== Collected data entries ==

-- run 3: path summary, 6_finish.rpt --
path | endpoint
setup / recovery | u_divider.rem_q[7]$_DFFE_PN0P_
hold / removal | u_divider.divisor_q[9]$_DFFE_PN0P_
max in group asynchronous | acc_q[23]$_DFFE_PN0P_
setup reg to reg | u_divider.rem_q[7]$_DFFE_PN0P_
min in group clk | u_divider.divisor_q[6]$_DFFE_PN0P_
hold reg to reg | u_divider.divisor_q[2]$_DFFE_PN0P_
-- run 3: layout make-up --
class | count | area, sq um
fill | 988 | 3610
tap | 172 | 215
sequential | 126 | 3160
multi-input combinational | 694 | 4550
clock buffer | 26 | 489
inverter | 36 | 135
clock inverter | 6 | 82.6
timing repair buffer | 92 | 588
File: config.mk
export PLATFORM = sky130hd
export DESIGN_NAME = vga_cpu_write_buffer_flat
export DESIGN_NICKNAME = d
export VERILOG_FILES = /design/src/rtl/vga_cpu_write_buffer_if.sv /design/src/rtl/vga_cpu_write_buffer.sv /design/src/flat_wrapper.sv
export SDC_FILE = /design/constraint.sdc
export NUM_CORES = 1
export LEC_CHECK = 0
export ABC_AREA = 1
export BUFFER_PORTS_ARGS = -buffer_cell sky130_fd_sc_hd__buf_2
export CELL_PAD_IN_SITES_DETAIL_PLACEMENT = 1
export CELL_PAD_IN_SITES_GLOBAL_PLACEMENT = 2
export CORE_ASPECT_RATIO = 0.6
export CORE_MARGIN = 5
export CORE_UTILIZATION = 34
export CTS_CLUSTER_SIZE = 24
export DETAILED_ROUTE_END_ITERATION = 7
export GPL_ROUTABILITY_DRIVEN = 0
export MAX_ROUTING_LAYER = met4
export PLACE_DENSITY = 0.82
export SLEW_MARGIN = 25
export SYNTH_ARGS = -nofsm -noshare
export SYNTH_HDL_FRONTEND = slang
export SYNTH_SLANG_ARGS = --single-unit
File: constraint.sdc
create_clock -name clock -period 2.5 [get_ports clock]
set_clock_uncertainty 0.2 [all_clocks]
set_input_delay 0.5 -clock clock [delete_from_list [all_inputs] [get_ports clock]]
set_output_delay 0.5 -clock clock [all_outputs]
set_load 0.01 [all_outputs]
File: src/rtl/vga_cpu_write_buffer_if.sv
// CPU-side bus bundle for the VGA write buffer:
// strobes, address/data in, ready and read data back.
interface vga_cpu_write_buffer_if;
  logic        _vga_mem;
  logic        _rd;
  logic        _wr;
  logic        _bhe;
  logic [16:0] addr;
  logic [15:0] wdata;
  logic        rdy;
  logic [15:0] rdata;

  modport master (
    output _vga_mem, _rd, _wr, _bhe, addr, wdata,
    input  rdy, rdata
  );

  modport slave (
    input  _vga_mem, _rd, _wr, _bhe, addr, wdata,
    output rdy, rdata
  );
endinterface
<file path="config.mk">
export PLATFORM = sky130hd
export DESIGN_NAME = id_issue_stage
export DESIGN_NICKNAME = d
export VERILOG_FILES = /design/src/rtl/id_issue_stage.sv
export SDC_FILE = /design/constraint.sdc
export NUM_CORES = 1
export LEC_CHECK = 0
export CORE_UTILIZATION = 44
export CTS_CLUSTER_SIZE = 14
export DETAILED_ROUTE_END_ITERATION = 10
export HOLD_SLACK_MARGIN = 0.08
export PLACE_DENSITY = 0.74
export SLEW_MARGIN = 20
export SYNTH_ARGS = -nofsm -noshare
export SYNTH_HDL_FRONTEND = slang
export SYNTH_SLANG_ARGS = --single-unit
</file>
<file path="constraint.sdc">
create_clock -name clk -period 5.64 [get_ports clk]
set_clock_uncertainty 0.05 [all_clocks]
set_input_delay 1.41 -clock clk [delete_from_list [all_inputs] [get_ports clk]]
set_output_delay 1.41 -clock clk [all_outputs]
set_load 0.005 [all_outputs]
</file>
===== src/rtl/sd_spi_pkg.sv =====
// Shared types and constants for the SPI-mode SD host: FSM states,
// command codes, token values and CRC generator polynomials.
package sd_spi_pkg;

    typedef enum logic [3:0] {
        ST_IDLE,
        ST_CMD,
        ST_RESP,
        ST_GAP,
        ST_TX,
        ST_DRESP,
        ST_BUSY,
        ST_RD_TOK,
        ST_RD_DATA,
        ST_FIN
    } state_t;

    localparam logic [5:0]  CMD_READ   = 6'd17;
    localparam logic [5:0]  CMD_WRITE  = 6'd24;
    localparam logic [7:0]  TOKEN      = 8'hFE;
    localparam logic [7:0]  DRESP_OK   = 8'h05;

    // Generator polynomials without the implicit top term.
    localparam logic [6:0]  CRC7_POLY  = 7'h09;    // x^7 + x^3 + 1
    localparam logic [15:0] CRC16_POLY = 16'h1021; // x^16 + x^12 + x^5 + 1

endpackage
--- src/rtl/tlc_pkg.sv ---
// -----------------------------------------------------------------------------
// tlc_pkg
// Shared definitions for the multiphase traffic-light controller:
//   - lamp colour codes (2 bits per approach)
//   - controller state enumeration
//   - phase_next(): round-robin successor of a phase index
// No ports (package).
// -----------------------------------------------------------------------------
package tlc_pkg;

    // Lamp codes as driven on each 2-bit slice of the lights bus
    localparam logic [1:0] RED = 2'b00;
    localparam logic [1:0] YEL = 2'b01;
    localparam logic [1:0] GRN = 2'b10;

    // Controller states; EMG_* are the emergency preemption states
    typedef enum logic [2:0] {
        GREEN     = 3'd0,
        YELLOW    = 3'd1,
        ALLRED    = 3'd2,
        PED_WALK  = 3'd3,
        EMG_CLEAR = 3'd4,
        EMG_HOLD  = 3'd5
    } state_e;

    // Next phase in round-robin order, wrapping from n-1 back to 0
    function automatic int unsigned phase_next(input int unsigned p, input int unsigned n);
        return ((p + 32'd1) >= n) ? 32'd0 : (p + 32'd1);
    endfunction

endpackage
==> src/rtl/regfile_dump_pkg.sv <==
// Shared types and widths for the register-file debug dumper.
// DUMP_ADDR_HEADER_EN: when defined, each word is preceded by an address header byte.
package regfile_dump_pkg;

    localparam int unsigned REG_ADDR_W = 5;
    localparam int unsigned WORD_W     = 32;
    localparam int unsigned BYTE_W     = 8;

    // Upper bits of the header byte; the lower five carry the register address
    localparam logic [2:0]  HDR_PAD    = 3'b000;

`ifdef DUMP_ADDR_HEADER_EN
    localparam int unsigned SER_BYTES  = 5;
`else
    localparam int unsigned SER_BYTES  = 4;
`endif
    localparam int unsigned SER_W      = SER_BYTES * BYTE_W;

    typedef enum logic [1:0] {
        IDLE,
        READ,
        SEND,
        NEXT
    } state_t;

endpackage

==> src/rtl/regfile_dump_if.sv <==
// Control, debug read port and byte stream of the register dumper.
interface regfile_dump_if;
    import regfile_dump_pkg::*;

    logic                  start;
    logic                  abort;
    logic                  busy;
    logic                  done;
    logic [REG_ADDR_W-1:0] radddb;
    logic [WORD_W-1:0]     doutdb;
    logic [BYTE_W-1:0]     tx_data;
    logic                  tx_valid;
    logic                  tx_ready;

    // Dumper side
    modport master (
        input  start, abort, doutdb, tx_ready,
        output busy, done, radddb, tx_data, tx_valid
    );

    // Host / register file / transmitter side
    modport slave (
        output start, abort, doutdb, tx_ready,
        input  busy, done, radddb, tx_data, tx_valid
    );

endinterface

==> src/rtl/regfile_dump_word_byte_serializer.sv <==
// Loads a word (optionally with header byte) and shifts it out MSB-first under valid/ready.
module word_byte_serializer
    import regfile_dump_pkg::*;
#(
    parameter int unsigned NBYTES = SER_BYTES
) (
    input  logic                     clock,
    input  logic                     reset,
    input  logic                     i_load,
    input  logic [NBYTES*BYTE_W-1:0] i_word,
    input  logic                     i_flush,
    input  logic                     i_tx_ready,
    output logic [BYTE_W-1:0]        o_tx_data,
    output logic                     o_tx_valid,
    output logic                     o_xfer_c,
    output logic                     o_last_c
);

    localparam int unsigned SH_W  = NBYTES * BYTE_W;
    localparam int unsigned CNT_W = $clog2(NBYTES);

    logic [SH_W-1:0]  r_shift;
    logic [CNT_W-1:0] r_cnt;
    logic             r_valid;

    assign o_xfer_c   = r_valid && i_tx_ready;
    assign o_last_c   = o_xfer_c && (r_cnt == CNT_W'(NBYTES - 1));
    assign o_tx_data  = r_shift[SH_W-1 -: BYTE_W];
    assign o_tx_valid = r_valid;

    // Shift register and byte counter; valid drops only on a transfer
    always_ff @(posedge clock or posedge reset) begin
        if (reset) begin
            r_shift <= '0;
            r_cnt   <= '0;
            r_valid <= 1'b0;
        end else if (i_load) begin
            r_shift <= i_word;
            r_cnt   <= '0;
            r_valid <= 1'b1;
        end else if (o_xfer_c) begin
            r_shift <= r_shift << BYTE_W;
            r_cnt   <= r_cnt + 1'b1;
            if (o_last_c || i_flush) begin
                r_valid <= 1'b0;
            end
        end
    end

endmodule

==> src/rtl/regfile_dump.sv <==
// Walks FIRST_REG..LAST_REG over the debug read port and streams each word as bytes.
// DUMP_ADDR_HEADER_EN: when defined, a {HDR_PAD, addr} byte precedes each word.
module regfile_dump
    import regfile_dump_pkg::*;
#(
    parameter int unsigned FIRST_REG    = 0,
    parameter int unsigned LAST_REG     = 31,
    parameter int unsigned READ_LATENCY = 1
) (
    input  logic           clock,
    input  logic           reset,
    regfile_dump_if.master bus
);

    localparam int unsigned WAIT_W = $clog2(READ_LATENCY + 2);

    state_t                r_state;
    state_t                w_next;
    logic [REG_ADDR_W-1:0] r_addr;
    logic [REG_ADDR_W-1:0] r_radddb;
    logic [WAIT_W-1:0]     r_wait;
    logic                  r_busy;
    logic                  r_done;
    logic                  r_abort_pend;

    logic                  w_load_addr;
    logic                  w_inc_addr;
    logic                  w_ser_load;
    logic                  w_flush;
    logic                  w_done_set;
    logic                  w_xfer_c;
    logic                  w_last_c;
    logic [SER_W-1:0]      w_ser_word;
    logic [BYTE_W-1:0]     w_tx_data;
    logic                  w_tx_valid;

`ifdef DUMP_ADDR_HEADER_EN
    assign w_ser_word = {HDR_PAD, r_addr, bus.doutdb};
`else
    assign w_ser_word = bus.doutdb;
`endif

    assign bus.busy     = r_busy;
    assign bus.done     = r_done;
    assign bus.radddb   = r_radddb;
    assign bus.tx_data  = w_tx_data;
    assign bus.tx_valid = w_tx_valid;

    word_byte_serializer #(
        .NBYTES (SER_BYTES)
    ) u_ser (
        .clock      (clock),
        .reset      (reset),
        .i_load     (w_ser_load),
        .i_word     (w_ser_word),
        .i_flush    (w_flush),
        .i_tx_ready (bus.tx_ready),
        .o_tx_data  (w_tx_data),
        .o_tx_valid (w_tx_valid),
        .o_xfer_c   (w_xfer_c),
        .o_last_c   (w_last_c)
    );

    // State register
    always_ff @(posedge clock or posedge reset) begin
        if (reset) begin
            r_state <= IDLE;
        end else begin
            r_state <= w_next;
        end
    end

    // Next-state and per-cycle control strobes
    always_comb begin
        w_next      = r_state;
        w_load_addr = 1'b0;
        w_inc_addr  = 1'b0;
        w_ser_load  = 1'b0;
        w_flush     = 1'b0;
        w_done_set  = 1'b0;
        case (r_state)
            IDLE: begin
                if (bus.start) begin
                    w_next      = READ;
                    w_load_addr = 1'b1;
                end
            end
            READ: begin
                if (bus.abort) begin
                    w_next = IDLE;
                end else if (r_wait == WAIT_W'(READ_LATENCY)) begin
                    w_next     = SEND;
                    w_ser_load = 1'b1;
                end
            end
            SEND: begin
                // An abort takes effect only once the presented byte has gone
                if (w_xfer_c && (bus.abort || r_abort_pend)) begin
                    w_next  = IDLE;
                    w_flush = 1'b1;
                end else if (w_last_c) begin
                    w_next = NEXT;
                end
            end
            NEXT: begin
                if (bus.abort) begin
                    w_next = IDLE;
                end else if (r_addr == REG_ADDR_W'(LAST_REG)) begin
                    w_next     = IDLE;
                    w_done_set = 1'b1;
                end else begin
                    w_next     = READ;
                    w_inc_addr = 1'b1;
                end
            end
            default: w_next = IDLE;
        endcase
    end

    // Address, read-wait counter, status outputs and pending abort
    always_ff @(posedge clock or posedge reset) begin
        if (reset) begin
            r_addr       <= REG_ADDR_W'(FIRST_REG);
            r_radddb     <= '0;
            r_wait       <= '0;
            r_busy       <= 1'b0;
            r_done       <= 1'b0;
            r_abort_pend <= 1'b0;
        end else begin
            r_busy <= (w_next != IDLE);
            r_done <= w_done_set;
            r_wait <= (r_state == READ && w_next == READ) ? r_wait + 1'b1 : '0;
            if (w_load_addr) begin
                r_addr   <= REG_ADDR_W'(FIRST_REG);
                r_radddb <= REG_ADDR_W'(FIRST_REG);
            end else if (w_inc_addr) begin
                r_addr   <= r_addr + 1'b1;
                r_radddb <= r_addr + 1'b1;
            end
            if (w_next == IDLE) begin
                r_abort_pend <= 1'b0;
            end else if (r_state == SEND && bus.abort) begin
                r_abort_pend <= 1'b1;
            end
        end
    end

endmodule
==> src/flat_wrapper.sv <==
// flat-port wrapper written by rule: the top's interface ports become plain ports
module regfile_dump_flat import regfile_dump_pkg::*;
#(
    parameter int unsigned FIRST_REG    = 0,
    parameter int unsigned LAST_REG     = 31,
    parameter int unsigned READ_LATENCY = 1
)
  (clock, reset, bus_start, bus_abort, bus_doutdb, bus_tx_ready, bus_busy, bus_done, bus_radddb, bus_tx_data, bus_tx_valid);
  regfile_dump_if bus_i ();
  input  logic clock;
  input  logic reset;
  input wire logic [$bits(bus_i.start)-1:0] bus_start;
  input wire logic [$bits(bus_i.abort)-1:0] bus_abort;
  input wire logic [$bits(bus_i.doutdb)-1:0] bus_doutdb;
  input wire logic [$bits(bus_i.tx_ready)-1:0] bus_tx_ready;
  output wire logic [$bits(bus_i.busy)-1:0] bus_busy;
  output wire logic [$bits(bus_i.done)-1:0] bus_done;
  output wire logic [$bits(bus_i.radddb)-1:0] bus_radddb;
  output wire logic [$bits(bus_i.tx_data)-1:0] bus_tx_data;
  output wire logic [$bits(bus_i.tx_valid)-1:0] bus_tx_valid;
  assign bus_i.start = bus_start;
  assign bus_i.abort = bus_abort;
  assign bus_i.doutdb = bus_doutdb;
  assign bus_i.tx_ready = bus_tx_ready;
  assign bus_busy = bus_i.busy;
  assign bus_done = bus_i.done;
  assign bus_radddb = bus_i.radddb;
  assign bus_tx_data = bus_i.tx_data;
  assign bus_tx_valid = bus_i.tx_valid;
  regfile_dump #(.FIRST_REG(FIRST_REG), .LAST_REG(LAST_REG), .READ_LATENCY(READ_LATENCY)) u_core (.clock(clock), .reset(reset), .bus(bus_i));
endmodule
==> config.mk <==
export PLATFORM = sky130hd
export DESIGN_NAME = regfile_dump_flat
export DESIGN_NICKNAME = d
export VERILOG_FILES = /design/src/rtl/regfile_dump_pkg.sv /design/src/rtl/regfile_dump_if.sv /design/src/rtl/regfile_dump_word_byte_serializer.sv /design/src/rtl/regfile_dump.sv /design/src/flat_wrapper.sv
export SDC_FILE = /design/constraint.sdc
export NUM_CORES = 1
export LEC_CHECK = 0
export CORE_AREA = 3 3 85 87
export DETAILED_ROUTE_END_ITERATION = 7
export DIE_AREA = 0 0 88 90
export GPL_TIMING_DRIVEN = 0
export PLACE_DENSITY_LB_ADDON = 0.05
export SYNTH_ARGS = -nofsm -noshare
export SYNTH_HDL_FRONTEND = slang
export SYNTH_SLANG_ARGS = --single-unit
==> constraint.sdc <==
create_clock -name clock -period 1.9 [get_ports clock]
set_clock_uncertainty 0.15 [all_clocks]
set_input_delay 0.285 -clock clock [delete_from_list [all_inputs] [get_ports clock]]
set_output_delay 0.285 -clock clock [all_outputs]
set_load 0.005 [all_outputs]
### Word level (Yosys, flattened, before mapping)

Cells that the tools add are included.

* output and inout bits: 16
* input bits: 37
* register bits: 47
* logic and storage cells: 67

* add/sub/neg operators: 3
* reductions and logical operators: 15
* equality and inequality tests: 7
* multiplexer cells: 33

Operator list (count)
* $mux W32: 2
* $mux W1: 19
* $mux W2: 9
* $mux W5: 2
* $reduce_bool A2 Y1: 5
* $pmux W2 S4: 1
* $eq A2 B1 Y1 const B: 3
* $eq A2 B2 Y1 const B: 3
* $add A5 B1 Y5 const B: 1
* $eq A5 B5 Y1 const B: 1
* $logic_and A1 B1 Y1: 5
* $add A2 B1 Y2 const B: 2
* $logic_not A2 Y1: 2
* $logic_or A1 B1 Y1: 2
* $reduce_and A2 Y1: 1

### Longest topological paths before layout

Gate-level depths: netlist of run 1.

* word-level depth: 8
* gate-level depth with buffers: 7

### Hierarchy

A second synthesis of run 1 with hierarchy kept.

* cell total of the unflattened synthesis: 248
* area, all modules: 2627.5 um^2

Modules (own cells, without submodules)
* word_byte_serializer: times used 1, cells each 195, sequential area each 875.8 um^2, area an instance 2059.5 um^2
* regfile_dump: times used 1, cells each 53, sequential area each 300.3 um^2, area an instance 568.0 um^2

### Worst setup path before layout of run 1

No wires, ideal clock.

* path type: register to register
* from: reg u_core.r_addr[0]
* to: reg u_core.r_addr[3]
* setup time: 125 ps
* path buffers: 1
* path slack: -172 ps
* arrival: 1797 ps
* required time: 1625 ps
* cell stages (with the launch flop): 8
* path through: dfrtp_1 ha_1 and3_1 ha_1 and4bb_1 buf_6 nand4_2 mux2_4

* longest elaborated chain between the ends: 5
* elaborated cells on any way between the ends: 8
* classes of those cells: add/sub: 1; eq/ne: 1; mux: 5; reduce/logical: 1

RTL lines
* start: declaration: line regfile_dump.sv:19 `logic [REG_ADDR_W-1:0] r_addr;`
* start signal: assignment: line regfile_dump.sv:123 `r_addr <= REG_ADDR_W'(FIRST_REG);`
* start signal: assignment: line regfile_dump.sv:134 `r_addr <= REG_ADDR_W'(FIRST_REG);`
* start signal: assignment: line regfile_dump.sv:137 `r_addr <= r_addr + 1'b1;`
* branches (longest 5 deep; another with $add A5 B1 Y5)

Parallel ways; which one is timed is not known. The select of a mux whose other input is x is not followed.
A chain may end at the register's enable or synchronous reset.

### Worst setup path after layout of run 1

Same ends and word-level chain as after synthesis.

==> flow_metrics.env, run 1 <==
export IMPL_status="finished with violations"
export IMPL_violations="negative setup slack"
export IMPL_power_internal_mw=2.20
export IMPL_clock_latency_ns=0.30
export IMPL_first_iter_violations=50
export IMPL_cts_root_buf="clkbuf_8"
export IMPL_grt_max_degree=32
export IMPL_yosysUniqueCellTypes=33
export IMPL_synth_xor_area_share_pct=0.772
export IMPL_synth_top_area_share_pct=51.8
export IMPL_synthSimpleGateAreaFrac_pct=15.0
export IMPL_ys_seq_area_share_pct=51.8
export IMPL_n_antenna_cell=0
export IMPL_dieArea_um2=7920
export IMPL_reg2reg_to="u_core.r_addr[3]"
export IMPL_synth_adder_area_share_pct=2.21
export IMPL_critPathMostFrequentCell="ha_4"
export IMPL_synth_top_family_by_area="simple AND/OR/NAND/NOR gates"
export IMPL_combPwrFrac_pct=35.5
export IMPL_grt_pass1_wl_um=8940
export IMPL_swShare_pct=31.0
export IMPL_synth_area_leaders="dfrtp_1, mux2i_1, nand2_1"
export IMPL_worstPathArrival_ns=1.98
export IMPL_hp_class="primary input to flop"
export IMPL_seq_area_um2=1180
export IMPL_io_buffers=51
export IMPL_critPathTopFamily="simple AND/OR/NAND/NOR gates"
export IMPL_startpoint="u_core.r_addr[0]"
export IMPL_setup_viol_count_final=1
export IMPL_core_um2=6420
export IMPL_grt_pass1_vias=1755
export IMPL_min_from="bus_abort"
export IMPL_synthMuxAreaShare_pct=12.1
export IMPL_start_util_pct=35.3
export IMPL_crit_chain="ha_4 -> and3_4 -> ha_4 -> and4bb_1 -> buf_6 -> nand4_4 -> mux2_4"
export IMPL_clock_sinks=47
export IMPL_ys_seq_elements=47
export IMPL_cts_tree="yes"
export IMPL_vias_per_cell=4.63
export IMPL_synth_compound_area_share_pct=10.3
export IMPL_finish_net_count=328
export IMPL_final_antenna_net_count=0
export IMPL_drt_pass1_iterations=4
export IMPL_finalHoldViolations=0
export IMPL_critPathMaxFanout=7
export IMPL_async_reset_ff_share_pct=100
export IMPL_drive_above_1_share_pct=16.3
export IMPL_design_area_um2=3100
export IMPL_ys_warn_count=0
export IMPL_p_sw_uw=992
export IMPL_start_kind="flop"
export IMPL_yosys_top_cells_count="dfrtp_1, nand2_1, o21ai_1"
export IMPL_r2r_start="u_core.r_addr[0]"
export IMPL_fin_crit_ns=1.94
export IMPL_holdPathEnd="u_core.bus.done"
export IMPL_syn_cell_area_um2=2270
export IMPL_cts_buffer_depth=2
export IMPL_clkPwrFrac_pct=18.5
export IMPL_antenna_found_initial=0
export IMPL_timing_hold_ws_ns=0.0201
export IMPL_min_path_cells=2
export IMPL_wl_um=5230
export IMPL_pwr_density_cell_nw_per_um2=1030
export IMPL_slew_headroom_pct=61.4
export IMPL_cpPeakStageDelay_ns=0.43
export IMPL_rows=29
export IMPL_syn_inst=220
export IMPL_num_vias=1690
export IMPL_drc=0
export IMPL_max_freq_mhz=515
export IMPL_h_tree_depth=2
export IMPL_wire_per_inst_um=14.3
export IMPL_synth_ff_type="dfrtp_1"
export IMPL_r2r_cells=7
export IMPL_critPathRequiredTime_ns=1.93
export IMPL_drv_cap=0
export IMPL_fillers=620
export IMPL_synth_top_area_cell="dfrtp_1"
export IMPL_leakage_nw=1.45
export IMPL_ir_drop_v=0.000340
export IMPL_ff2ff_setup_slack_ns=-0.04
export IMPL_cts_hold_buffers=0
export IMPL_grt_ovfl_total=0
export IMPL_rsz0062_at_grt="yes"
export IMPL_place_area_um2=2930
export IMPL_path_class="flop to flop"
export IMPL_fin_crit_sh_pct=102
export IMPL_pwr_share_seq_pct=46.1
export IMPL_die_w_um=88
export IMPL_syn_avg_cell_area_um2=10.3
export IMPL_cts_buffers=5
export IMPL_clk_pin_slew_ns=0.09
export IMPL_slowest_stage="dfrtp_2"
export IMPL_pin_count=53
export IMPL_die_y_um=90
export IMPL_synth_fp_nets=261
export IMPL_place_congestion=0.696
export IMPL_grt_total_usage_pct=14.3
export IMPL_crit_path_end_kind="flop"
export IMPL_slew_violations=0
export IMPL_max_slew_worst_pin_slew_ns=0.576
export IMPL_dp_final_hpwl_um=3710
export IMPL_critPathBufInv=1
export IMPL_syn2layout_area_growth_pct=36.5
export IMPL_setup_slack_ns=-0.0421
export IMPL_multi_input_area_um2=970
export IMPL_synth_edff_count=0
[logic make-up after synthesis]
family,count (synthesis)
buffers and inverters,26
AND/OR/NAND/NOR,71
XOR/XNOR,2
AO/OA/AOI/OAI,43
flip-flops,47
multiplexers,27
adder cells (fa/ha/maj),4
[flip-flops by register name, summed over array words and instances (netlist names)]
register                 cells
u_core.r_abort_pend          1
u_core.bus.busy              1
u_core.r_state               2
u_core.u_ser.r_cnt           2
u_core.bus.done              1
u_core.u_ser.r_shift        32
u_core.r_addr                5
u_core.u_ser.o_tx_valid      1
u_core.r_wait                2
[power by group through the flow]
stage                     clock, mW  combinational [mW]  sequential (mW)
after floorplan                   0               0.725             1.44
after global placement            0                1.09             1.49
after detailed placement          0                1.12             1.50
after CTS                     0.612                1.13             1.48
after global routing          0.647                1.28             1.51
final                         0.590                1.13             1.47
[worst max-delay path by stage]
| stage | to | cells after the start |
|---|---|---|
| after floorplan | u_core.r_addr[3] | 7 |
| after global placement | u_core.r_addr[0] | 2 |
| after detailed placement | u_core.r_addr[3] | 7 |
| after CTS | u_core.r_addr[3] | 7 |
| after global routing | u_core.r_addr[3] | 7 |
| final | u_core.r_addr[3] | 7 |
[routing by layer]
metal  vias up  GRT usage (%)  wire (µm)
met5         -              0          0
met4         0           3.84         30
li1        873              -          -
met3         2           3.75        257
met1       780           20.8       2670
met2        35           21.0       2270
[timing repair]
action / 4_1_cts / 5_1_grt
setup endpoints to repair: 4 / 8
gates resized for setup: 2 / 5
buffers inserted: 5 / 3
pin swaps: 2 / 2
[metrics by stage]
stage	instances	power (mW)	utilization [%]	setup TNS (ns)	setup slack (ns)
final	365	3.20	48.2	-0.0421	-0.0421
after floorplan	220	2.16	-	-0.0722	-0.0722
after global placement	348	2.59	45.2	-34.02	-0.860
after global routing	365	3.44	48.2	-0.171	-0.104
after CTS	362	3.22	47.6	-0.0660	-0.0660
after detailed placement	349	2.61	45.5	-0.765	-0.147
[placed cells by master (no fill, tap or decap), types with 2 or more instances in the layout]
cell type and n:
nand3_1 2, and2b_1 2, mux2i_1 26, dfrtp_1 45, ha_4 2, a21oi_1 2, a211oi_1 2, o21ai_1 32
clkbuf_1 4, nand2_1 47, o21ai_0 3, nor2_1 9, buf_6 3, clkbuf_8 5, clkdlybuf4s50_1 50, buf_2 2
ha_1 2, dfrtp_2 2, buf_4 21, inv_1 3
[cell type report]
cell class	instances	area share, %
Sequential cell	47	38.1
Multi-Input combinational cell	147	31.3
Timing Repair Buffer	60	19.2
Buffer	22	5.21
Tap cell	77	3.11
Clock buffer	7	2.47
Inverter	4	0.485
Clock inverter	1	0.162
No activity file was read; power rests on OpenSTA's default activity.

== What the exercise asks ==
Since only a number is wanted, please say how many lines in the data include the word "side".

== Problem solution ==
3